*YOUR OBJECTIVE*. Search the data for the word "flops" and copy each line that has it.

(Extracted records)
==> src/lepc_pkg.sv <==
// Package for the line energy power control block: register map, field
// positions, reset values and timing constants.
// Assumes a 50 MHz system clock and a 5-bit management register address.
package lepc_pkg;

  // Management register addresses.
  localparam logic [4:0] LEPC_ADDR_PAGE_SELECT = 5'h13;
  localparam logic [4:0] LEPC_ADDR_ENERGY_WATCH = 5'h1d;

  // Field positions of energy_watch_control.
  localparam int LEPC_BIT_ENABLE = 15;
  localparam int LEPC_BIT_AUTO_WAKE = 14;
  localparam int LEPC_BIT_AUTO_SLEEP = 13;
  localparam int LEPC_BIT_MANUAL = 12;
  localparam int LEPC_BIT_BURST_DIS = 11;
  localparam int LEPC_BIT_PWR_STATE = 10;
  localparam int LEPC_BIT_ERR_HIT = 9;
  localparam int LEPC_BIT_DATA_HIT = 8;
  localparam int LEPC_ERR_THR_MSB = 7;
  localparam int LEPC_ERR_THR_LSB = 4;
  localparam int LEPC_DATA_THR_MSB = 3;
  localparam int LEPC_DATA_THR_LSB = 0;

  // Reset values.
  localparam logic LEPC_RST_AUTO_WAKE = 1'b1;
  localparam logic LEPC_RST_AUTO_SLEEP = 1'b1;
  localparam logic LEPC_RST_BURST_DIS = 1'b0;
  localparam logic [3:0] LEPC_RST_ERR_THR = 4'h1;
  localparam logic [3:0] LEPC_RST_DATA_THR = 4'h1;
  localparam logic [1:0] LEPC_RST_PAGE = 2'h0;

  // Page select code that opens the link diagnostics page.
  localparam logic [1:0] LEPC_PAGE_DIAG = 2'h2;

  // Pulse burst lengths.
  localparam logic [2:0] LEPC_BURST_LONG = 3'h4;
  localparam logic [2:0] LEPC_BURST_SHORT = 3'h1;

  // Idle time after which event counters restart.
  localparam longint LEPC_CLK_HZ = 50000000;
  localparam longint LEPC_IDLE_SEC = 2;
  localparam longint LEPC_IDLE_CYCLES = LEPC_IDLE_SEC * LEPC_CLK_HZ;

  // Writable control fields of energy_watch_control.
  typedef struct packed {
    logic energy_watch_enable;
    logic auto_wake_enable;
    logic auto_sleep_enable;
    logic pulse_burst_disable;
    logic [3:0] error_event_threshold;
    logic [3:0] data_event_threshold;
  } lepc_ctrl_t;

  // Register port request.
  typedef struct packed {
    logic wr;
    logic rd;
    logic [4:0] addr;
    logic [15:0] wdata;
  } lepc_req_t;

endpackage

==> src/lepc_line_energy_power_control.sv <==
// Energy-detect power management for one transceiver port.
// Assumes event inputs are one-cycle pulses synchronous to clk_sys_i and
// that the register port issues at most one read or write per cycle.
`timescale 1ns/100ps

module lepc_line_energy_power_control #(
  parameter int unsigned IDLE_CYCLES = 32'(lepc_pkg::LEPC_IDLE_CYCLES),
  parameter int unsigned PULSE_GAP = 2
) (
  // Clock and reset.
  input wire logic clk_sys_i,
  input wire logic rst_n_i,
  // Configuration strap, sampled during reset.
  input wire logic strap_energy_en_i,
  // Register port.
  input wire logic reg_wr_i,
  input wire logic reg_rd_i,
  input wire logic [4:0] reg_addr_i,
  input wire logic [15:0] reg_wdata_i,
  output logic [15:0] reg_rdata_o,
  // Line side.
  input wire logic data_event_i,
  input wire logic error_event_i,
  input wire logic line_energy_i,
  output logic power_up_o,
  output logic pulse_o,
  // Page control.
  output logic diag_page_open_o
);

  typedef enum logic {LEPC_ST_DOWN, LEPC_ST_UP} lepc_state_t;

  lepc_pkg::lepc_ctrl_t ctrl_reg;
  lepc_pkg::lepc_req_t req;
  lepc_state_t state_reg;
  lepc_state_t state_next;
  logic [1:0] page_reg;
  logic [4:0] data_cnt_reg;
  logic [4:0] err_cnt_reg;
  logic [31:0] idle_cnt_reg;
  logic idle_expired;
  logic data_hit_reg;
  logic err_hit_reg;
  logic [2:0] pulses_left_reg;
  logic [31:0] gap_cnt_reg;
  logic pulse_reg;
  logic [15:0] rdata_reg;
  logic wr_watch;
  logic rd_watch;
  logic manual_toggle;
  logic [15:0] watch_view;

  // Count that saturates at its top value rather than wrapping back to zero.
  function automatic logic [4:0] lepc_sat_inc(input logic [4:0] v);
    lepc_sat_inc = (v == 5'h1f) ? v : v + 5'h01;
  endfunction

  // Threshold test shared by the data and error counters.
  function automatic logic lepc_met(input logic [4:0] cnt, input logic [3:0] thr);
    lepc_met = (cnt >= {1'b0, thr});
  endfunction

  // Decode of the register port.
  assign req = '{wr: reg_wr_i, rd: reg_rd_i, addr: reg_addr_i, wdata: reg_wdata_i};
  assign wr_watch = req.wr && (req.addr == lepc_pkg::LEPC_ADDR_ENERGY_WATCH);
  assign rd_watch = req.rd && (req.addr == lepc_pkg::LEPC_ADDR_ENERGY_WATCH);
  assign manual_toggle = wr_watch && req.wdata[lepc_pkg::LEPC_BIT_MANUAL];
  assign idle_expired = (idle_cnt_reg >= IDLE_CYCLES - 1);

  // Writable control fields; enable reloads from strap during reset.
  always_ff @(posedge clk_sys_i)
  begin
    if (!rst_n_i)
    begin
      ctrl_reg.energy_watch_enable <= strap_energy_en_i;
      ctrl_reg.auto_wake_enable <= lepc_pkg::LEPC_RST_AUTO_WAKE;
      ctrl_reg.auto_sleep_enable <= lepc_pkg::LEPC_RST_AUTO_SLEEP;
      ctrl_reg.pulse_burst_disable <= lepc_pkg::LEPC_RST_BURST_DIS;
      ctrl_reg.error_event_threshold <= lepc_pkg::LEPC_RST_ERR_THR;
      ctrl_reg.data_event_threshold <= lepc_pkg::LEPC_RST_DATA_THR;
    end
    else if (wr_watch)
    begin
      ctrl_reg.energy_watch_enable <= req.wdata[lepc_pkg::LEPC_BIT_ENABLE];
      ctrl_reg.auto_wake_enable <= req.wdata[lepc_pkg::LEPC_BIT_AUTO_WAKE];
      ctrl_reg.auto_sleep_enable <= req.wdata[lepc_pkg::LEPC_BIT_AUTO_SLEEP];
      ctrl_reg.pulse_burst_disable <= req.wdata[lepc_pkg::LEPC_BIT_BURST_DIS];
      ctrl_reg.error_event_threshold <=
        req.wdata[lepc_pkg::LEPC_ERR_THR_MSB:lepc_pkg::LEPC_ERR_THR_LSB];
      ctrl_reg.data_event_threshold <=
        req.wdata[lepc_pkg::LEPC_DATA_THR_MSB:lepc_pkg::LEPC_DATA_THR_LSB];
    end
  end

  // Page select register; only the diagnostics code opens the page.
  always_ff @(posedge clk_sys_i)
  begin
    if (!rst_n_i)
    begin
      page_reg <= lepc_pkg::LEPC_RST_PAGE;
    end
    else if (req.wr && (req.addr == lepc_pkg::LEPC_ADDR_PAGE_SELECT))
    begin
      page_reg <= req.wdata[1:0];
    end
  end

  assign diag_page_open_o = (page_reg == lepc_pkg::LEPC_PAGE_DIAG);

  // Idle timer: runs between data events, so noise bursts cannot pile up
  // across long quiet gaps.
  always_ff @(posedge clk_sys_i)
  begin
    if (!rst_n_i || data_event_i || idle_expired)
    begin
      idle_cnt_reg <= 32'h0000_0000;
    end
    else
    begin
      idle_cnt_reg <= idle_cnt_reg + 32'h0000_0001;
    end
  end

  // Event counters; they also restart on every power state change so each
  // new state counts afresh.
  always_ff @(posedge clk_sys_i)
  begin
    if (!rst_n_i || idle_expired || (state_next != state_reg))
    begin
      data_cnt_reg <= 5'h00;
      err_cnt_reg <= 5'h00;
    end
    else
    begin
      if (data_event_i)
      begin
        data_cnt_reg <= lepc_sat_inc(data_cnt_reg);
      end
      if (error_event_i)
      begin
        err_cnt_reg <= lepc_sat_inc(err_cnt_reg);
      end
    end
  end

  // Sticky threshold flags; a new hit in the read cycle wins over the clear.
  always_ff @(posedge clk_sys_i)
  begin
    if (!rst_n_i)
    begin
      data_hit_reg <= 1'b0;
      err_hit_reg <= 1'b0;
    end
    else
    begin
      if (lepc_met(data_cnt_reg, ctrl_reg.data_event_threshold))
      begin
        data_hit_reg <= 1'b1;
      end
      else if (rd_watch)
      begin
        data_hit_reg <= 1'b0;
      end
      if (lepc_met(err_cnt_reg, ctrl_reg.error_event_threshold))
      begin
        err_hit_reg <= 1'b1;
      end
      else if (rd_watch)
      begin
        err_hit_reg <= 1'b0;
      end
    end
  end

  // Power state decision. The error flag deliberately drives nothing here.
  always_comb
  begin
    state_next = state_reg;
    case (state_reg)
      LEPC_ST_DOWN:
      begin
        if (!ctrl_reg.energy_watch_enable)
        begin
          state_next = LEPC_ST_UP;
        end
        else if (manual_toggle)
        begin
          state_next = LEPC_ST_UP;
        end
        else if (ctrl_reg.auto_wake_enable &&
                 lepc_met(data_cnt_reg, ctrl_reg.data_event_threshold))
        begin
          state_next = LEPC_ST_UP;
        end
      end
      LEPC_ST_UP:
      begin
        if (!ctrl_reg.energy_watch_enable)
        begin
          state_next = LEPC_ST_UP;
        end
        else if (manual_toggle)
        begin
          state_next = LEPC_ST_DOWN;
        end
        else if (ctrl_reg.auto_sleep_enable && !line_energy_i)
        begin
          state_next = LEPC_ST_DOWN;
        end
      end
      default:
      begin
        state_next = LEPC_ST_UP;
      end
    endcase
  end

  // Power state register; out of reset the transceiver is powered.
  always_ff @(posedge clk_sys_i)
  begin
    if (!rst_n_i)
    begin
      state_reg <= LEPC_ST_UP;
    end
    else
    begin
      state_reg <= state_next;
    end
  end

  assign power_up_o = (state_reg == LEPC_ST_UP);

  // Pulse burst at each driver power-up, spaced PULSE_GAP cycles apart.
  // A power-down mid-burst abandons the rest of the burst.
  always_ff @(posedge clk_sys_i)
  begin
    if (!rst_n_i)
    begin
      pulses_left_reg <= 3'h0;
      gap_cnt_reg <= 32'h0000_0000;
      pulse_reg <= 1'b0;
    end
    else if ((state_reg == LEPC_ST_DOWN) && (state_next == LEPC_ST_UP))
    begin
      pulses_left_reg <= ctrl_reg.pulse_burst_disable ?
                         lepc_pkg::LEPC_BURST_SHORT : lepc_pkg::LEPC_BURST_LONG;
      gap_cnt_reg <= 32'h0000_0000;
      pulse_reg <= 1'b0;
    end
    else if ((state_reg == LEPC_ST_UP) && (state_next == LEPC_ST_UP) && (pulses_left_reg != 3'h0))
    begin
      if (gap_cnt_reg == 32'h0000_0000)
      begin
        pulse_reg <= 1'b1;
        pulses_left_reg <= pulses_left_reg - 3'h1;
        gap_cnt_reg <= PULSE_GAP - 1;
      end
      else
      begin
        pulse_reg <= 1'b0;
        gap_cnt_reg <= gap_cnt_reg - 32'h0000_0001;
      end
    end
    else
    begin
      pulses_left_reg <= 3'h0;
      pulse_reg <= 1'b0;
    end
  end

  assign pulse_o = pulse_reg;

  // Read view; the manual bit always reads back as zero.
  always_comb
  begin
    watch_view = 16'h0000;
    watch_view[lepc_pkg::LEPC_BIT_ENABLE] = ctrl_reg.energy_watch_enable;
    watch_view[lepc_pkg::LEPC_BIT_AUTO_WAKE] = ctrl_reg.auto_wake_enable;
    watch_view[lepc_pkg::LEPC_BIT_AUTO_SLEEP] = ctrl_reg.auto_sleep_enable;
    watch_view[lepc_pkg::LEPC_BIT_BURST_DIS] = ctrl_reg.pulse_burst_disable;
    watch_view[lepc_pkg::LEPC_BIT_PWR_STATE] = (state_reg == LEPC_ST_UP);
    watch_view[lepc_pkg::LEPC_BIT_ERR_HIT] = err_hit_reg;
    watch_view[lepc_pkg::LEPC_BIT_DATA_HIT] = data_hit_reg;
    watch_view[lepc_pkg::LEPC_ERR_THR_MSB:lepc_pkg::LEPC_ERR_THR_LSB] =
      ctrl_reg.error_event_threshold;
    watch_view[lepc_pkg::LEPC_DATA_THR_MSB:lepc_pkg::LEPC_DATA_THR_LSB] =
      ctrl_reg.data_event_threshold;
  end

  // Read data is registered and holds until the next read.
  always_ff @(posedge clk_sys_i)
  begin
    if (!rst_n_i)
    begin
      rdata_reg <= 16'h0000;
    end
    else if (req.rd)
    begin
      if (req.addr == lepc_pkg::LEPC_ADDR_ENERGY_WATCH)
      begin
        rdata_reg <= watch_view;
      end
      else if (req.addr == lepc_pkg::LEPC_ADDR_PAGE_SELECT)
      begin
        rdata_reg <= {14'h0000, page_reg};
      end
      else
      begin
        rdata_reg <= 16'h0000;
      end
    end
  end

  assign reg_rdata_o = rdata_reg;

endmodule // lepc_line_energy_power_control

==> config.mk <==
export PLATFORM = sky130hd
export DESIGN_NAME = lepc_line_energy_power_control
export DESIGN_NICKNAME = d
export VERILOG_FILES = /design/src/lepc_pkg.sv /design/src/lepc_line_energy_power_control.sv
export SDC_FILE = /design/constraint.sdc
export NUM_CORES = 1
export LEC_CHECK = 0
export ABC_AREA = 1
export ABC_CLOCK_PERIOD_IN_PS = 3300
export BUFFER_PORTS_ARGS = -buffer_cell sky130_fd_sc_hd__buf_4
export CORE_ASPECT_RATIO = 1.25
export CORE_MARGIN = 4
export CORE_UTILIZATION = 59
export DETAILED_ROUTE_END_ITERATION = 10
export MAX_ROUTING_LAYER = met4
export PLACE_DENSITY = 0.75
export REMOVE_ABC_BUFFERS = 1
export SLEW_MARGIN = 25
export SYNTH_ARGS = -nofsm -noshare
export SYNTH_HDL_FRONTEND = slang
export SYNTH_SLANG_ARGS = --single-unit
export TNS_END_PERCENT = 100
==> constraint.sdc <==
create_clock -name clk_sys_i -period 3.3 [get_ports clk_sys_i]
set_clock_uncertainty 0.1 [all_clocks]
set_input_delay 0.825 -clock clk_sys_i [delete_from_list [all_inputs] [get_ports clk_sys_i]]
set_output_delay 0.825 -clock clk_sys_i [all_outputs]
set_load 0.02 [all_outputs]
==> parameters.txt <==
Parameter                              Value

Status
  Status ... completed

Logic synthesis
  Flop and latch count out of synthesis ... 110
  Cell area after synthesis ... 5316 sq um
  Cell type contributing the most total cell area after synthesis ... sky130_fd_sc_hd__dfxtp_1
  Proportion of netlist area held by the largest area contributor ... 41.04%
  Most instantiated library cell after synthesis ... sky130_fd_sc_hd__nand2_1
  Number of warnings issued by yosys ... 0
  Number of synthesized flops with an enable pin ... 1
  Average cell area after synthesis ... 7.374 sq um
  List of most frequent post-synthesis cells ... 146 x sky130_fd_sc_hd__nand2_1, 128 x sky130_fd_sc_hd__nor2_1, 109 x sky130_fd_sc_hd__dfxtp_1
  Primary FF master, synth ... sky130_fd_sc_hd__dfxtp_1
  Proportion of synthesized flip-flops having asynchronous set or reset ... 0%
  Number of instances in the synthesized netlist ... 721
  Sequential fraction of the synthesis area ... 41.61%
  Synth area leaders ... sky130_fd_sc_hd__dfxtp_1 41%, sky130_fd_sc_hd__nand2_1 10%, sky130_fd_sc_hd__nor2_1 9.0%, sky130_fd_sc_hd__inv_1 5.8%, sky130_fd_sc_hd__xor2_1 5.3%
  Number of distinct library cells after synthesis ... 41

Power and ir drop
  Leakage power ... 2.488 nW
  Pwr dens ... 718.3 nW/um^2
  Peak ir drop on the vdd network ... 0.0003197 V

Clocking
  Post-cts gate resize count ... 0
  Buffer count from post-CTS setup fixing ... 0
  Clock network latency to the later pin of the worst-skew pair ... 380 ps
  CTS Hold Bufs ... 0
  Maximum root-to-sink buffer count ... 2
  Root Buffer Master ... sky130_fd_sc_hd__clkbuf_8
  Clock-pin slew on the worst setup and hold paths ... 100 ps
  Number of sinks driven by the clock tree ... 110
  Inserted Clock Buffers ... 9
  CTS tree ... yes
  H-Tree Level Count ... 3

Finish
  Share of layout cells above drive strength 1 ... 11.76%
  Ant diodes ... 0
  Net count, final ... 817
  Final-layout fill cell count ... 806
  Utilization of the core after routing ... 68.02%
  Final std cells w/o fill ... 894
  Layout Area Growth over Synthesis ... 11.93%

Timing
  Sum of negative setup slack ... 0 ps
  Clock period minus worst slack ... 2733 ps
  Period utilisation layout ... 82.82%
  Final Slew Violations ... 0
  Transition time of the tightest slew-check pin ... 609.5 ps
  Max_slew headroom ... 59.27%
  RSZ-0062 raised after global routing ... no
  Final-report hold violation count ... 0
  Final count of negative-setup-slack endpoints ... 0
  Timing-limited maximum frequency ... 365.9 MHz

Critical path
  Worst path arrival time ... 2910 ps
  CP Data Required Time ... 3470 ps
  Kind of launch point of the worst setup path ... register
  Maximum fanout along the worst path ... 8
  Critical path class ... register to register
  Element type at the critical path end ... register

Run
  Number of maximum-capacitance violations ... 0

Placed design
  Last weighted congestion value of the routability-driven placer ... 0.8877
  Final HPWL DP ... 8018 um
  Cells after DPL ... 879
  Number of buffers inserted by port buffering ... 43

Drt
  Post-route DRC ... 0
  Post-DR wirelength/cell ... 11.93 um
  DR pass1 iterations ... 5
  Count of antenna-violating nets left after detailed routing ... 0
  1st-iter DRT viols ... 201
  Via density per instance ... 5.060
  Via count of the routed design ... 4524
  Total length of routed wires ... 10670 um

Die
  # IOs ... 48
  Die boundary height ... 114.1 um
  Row Count ... 38
  Initial cell density of the core ... 60.77%
  Floorplan die width ... 92.91 um
  Die area ... 10600 sq um
  Core Box Area ... 8748 sq um

Min path
  Class of the most critical hold timing path ... register to register

Global routing
  Largest net degree at the start of global routing ... 31
  Number of global-route vias before repair ... 4505
  Total congestion overflow after global routing ... 0
  Initial antenna violation count ... 0
  Overall fraction of global-route tracks in use ... 22.53%
  Global-route wire length before repair ... 19130 um
==> cell families (layout without fill, tap and decap cells) <==
logic type	after synthesis	count (layout)	synth area share [%]
simple gates	379	379	32.05
flops	110	110	41.61
buf+inv	98	146	7.319
compound gates	67	67	6.707
xor+xnor	44	44	7.249
fa+ha+maj	18	18	4.236
mux	4	4	0.7531
other cells	1	6	0.07054
==> stage by stage <==
| step | area, sq um | power [mW] | hold slack, ps | setup slack, ps |
|---|---|---|---|---|
| after floorplan | 5263 | 3.143 | 325.5 | 24.49 |
| after global placement | 5766 | 3.483 | 343.9 | 344.7 |
| after detailed placement | 5766 | 3.533 | 353.3 | 310.0 |
| after CTS | 5951 | 4.314 | 367.4 | 555.7 |
| after global routing | 5951 | 4.688 | 386.3 | 277.3 |
| final | 5951 | 4.275 | 365.7 | 567.1 |
==> layer usage <==
metal	track usage [%]	vias to the layer above	wire [um]
li1	-	2378	-
met2	39.16	42	5528
met5	-	-	0
met4	9.873	0	182
met3	2.630	14	213
met1	26.13	2090	4742
==> final timing paths <==
check               from         endpoint  slack (ps)  cells after the start
min reg2reg  ctrl_reg[5]   reg_rdata_o[5]         370                      2
max          ctrl_reg[3]  gap_cnt_reg[30]         570                     20
min          ctrl_reg[5]   reg_rdata_o[5]         370                      2
max reg2reg  ctrl_reg[3]  gap_cnt_reg[30]         570                     20
==> cell type report <==
class | count | area [sq um] | share of cell area, %
multi-input cells | 518 | 2734 | 45.94
repair buffers | 47 | 352.8 | 5.929
clock inverters | 2 | 16.27 | 0.2733
clock buffers | 13 | 168.9 | 2.839
inverters | 84 | 316.6 | 5.320
well taps | 120 | 150.1 | 2.523
flip-flops and latches | 110 | 2212 | 37.17
==> critical path: stages (launching register included) <==
cell                       delay [ps]
sky130_fd_sc_hd__dfxtp_1          340
sky130_fd_sc_hd__inv_1             70
sky130_fd_sc_hd__ha_1             290
sky130_fd_sc_hd__inv_1             40
sky130_fd_sc_hd__nor2_1            90
sky130_fd_sc_hd__nand3_1           70
sky130_fd_sc_hd__nand3_1          130
sky130_fd_sc_hd__nand2_1           60
sky130_fd_sc_hd__nand2_1          100
sky130_fd_sc_hd__nand2_1           70
sky130_fd_sc_hd__nand2_1           70
sky130_fd_sc_hd__ha_1             190
sky130_fd_sc_hd__nand2_4          100
sky130_fd_sc_hd__clkinv_2         120
sky130_fd_sc_hd__nand3_4           90
sky130_fd_sc_hd__nor2_4           130
sky130_fd_sc_hd__nand2_2          130
sky130_fd_sc_hd__nor2_2           170
sky130_fd_sc_hd__nand2_1           90
sky130_fd_sc_hd__xor2_1           140
sky130_fd_sc_hd__nor2_1            50
==> power by group <==
group | switching [mW] | total (mW) | leakage, nW | internal (mW)
sequential | 0.168 | 1.68 | 0.892 | 1.52
combinational | 1.18 | 1.82 | 1.50 | 0.644
clock | 0.435 | 0.770 | 0.0917 | 0.335
==> cells in the final DEF (no fill, tap or decap), types with 2 or more instances in the layout <==
cell	n
sky130_fd_sc_hd__or2_2	6
sky130_fd_sc_hd__nand3_1	38
sky130_fd_sc_hd__nor2_1	128
sky130_fd_sc_hd__nor4_1	4
sky130_fd_sc_hd__dfxtp_1	109
sky130_fd_sc_hd__nand3b_1	4
sky130_fd_sc_hd__nand3_2	2
sky130_fd_sc_hd__nand2_4	2
sky130_fd_sc_hd__a211oi_1	2
sky130_fd_sc_hd__nand2_1	146
sky130_fd_sc_hd__clkbuf_8	12
sky130_fd_sc_hd__ha_1	18
sky130_fd_sc_hd__inv_1	82
sky130_fd_sc_hd__nand4_1	16
sky130_fd_sc_hd__mux2i_1	4
sky130_fd_sc_hd__xnor2_1	12
sky130_fd_sc_hd__a21oi_1	42
sky130_fd_sc_hd__nand2_2	4
sky130_fd_sc_hd__nor2_4	5
sky130_fd_sc_hd__nor2_2	4
sky130_fd_sc_hd__o21ai_0	16
sky130_fd_sc_hd__a31oi_1	2
sky130_fd_sc_hd__buf_4	47
sky130_fd_sc_hd__xor2_1	32
sky130_fd_sc_hd__conb_1	6
sky130_fd_sc_hd__o211ai_1	3
sky130_fd_sc_hd__nor3_1	12
sky130_fd_sc_hd__and3_1	2
Note: power is estimated with default switching activity, not from simulation.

*WRITTEN RESPONSE*.
  Number of synthesized flops with an enable pin ... 1
  Proportion of synthesized flip-flops having asynchronous set or reset ... 0%
flops	110	110	41.61
flip-flops and latches | 110 | 2212 | 37.17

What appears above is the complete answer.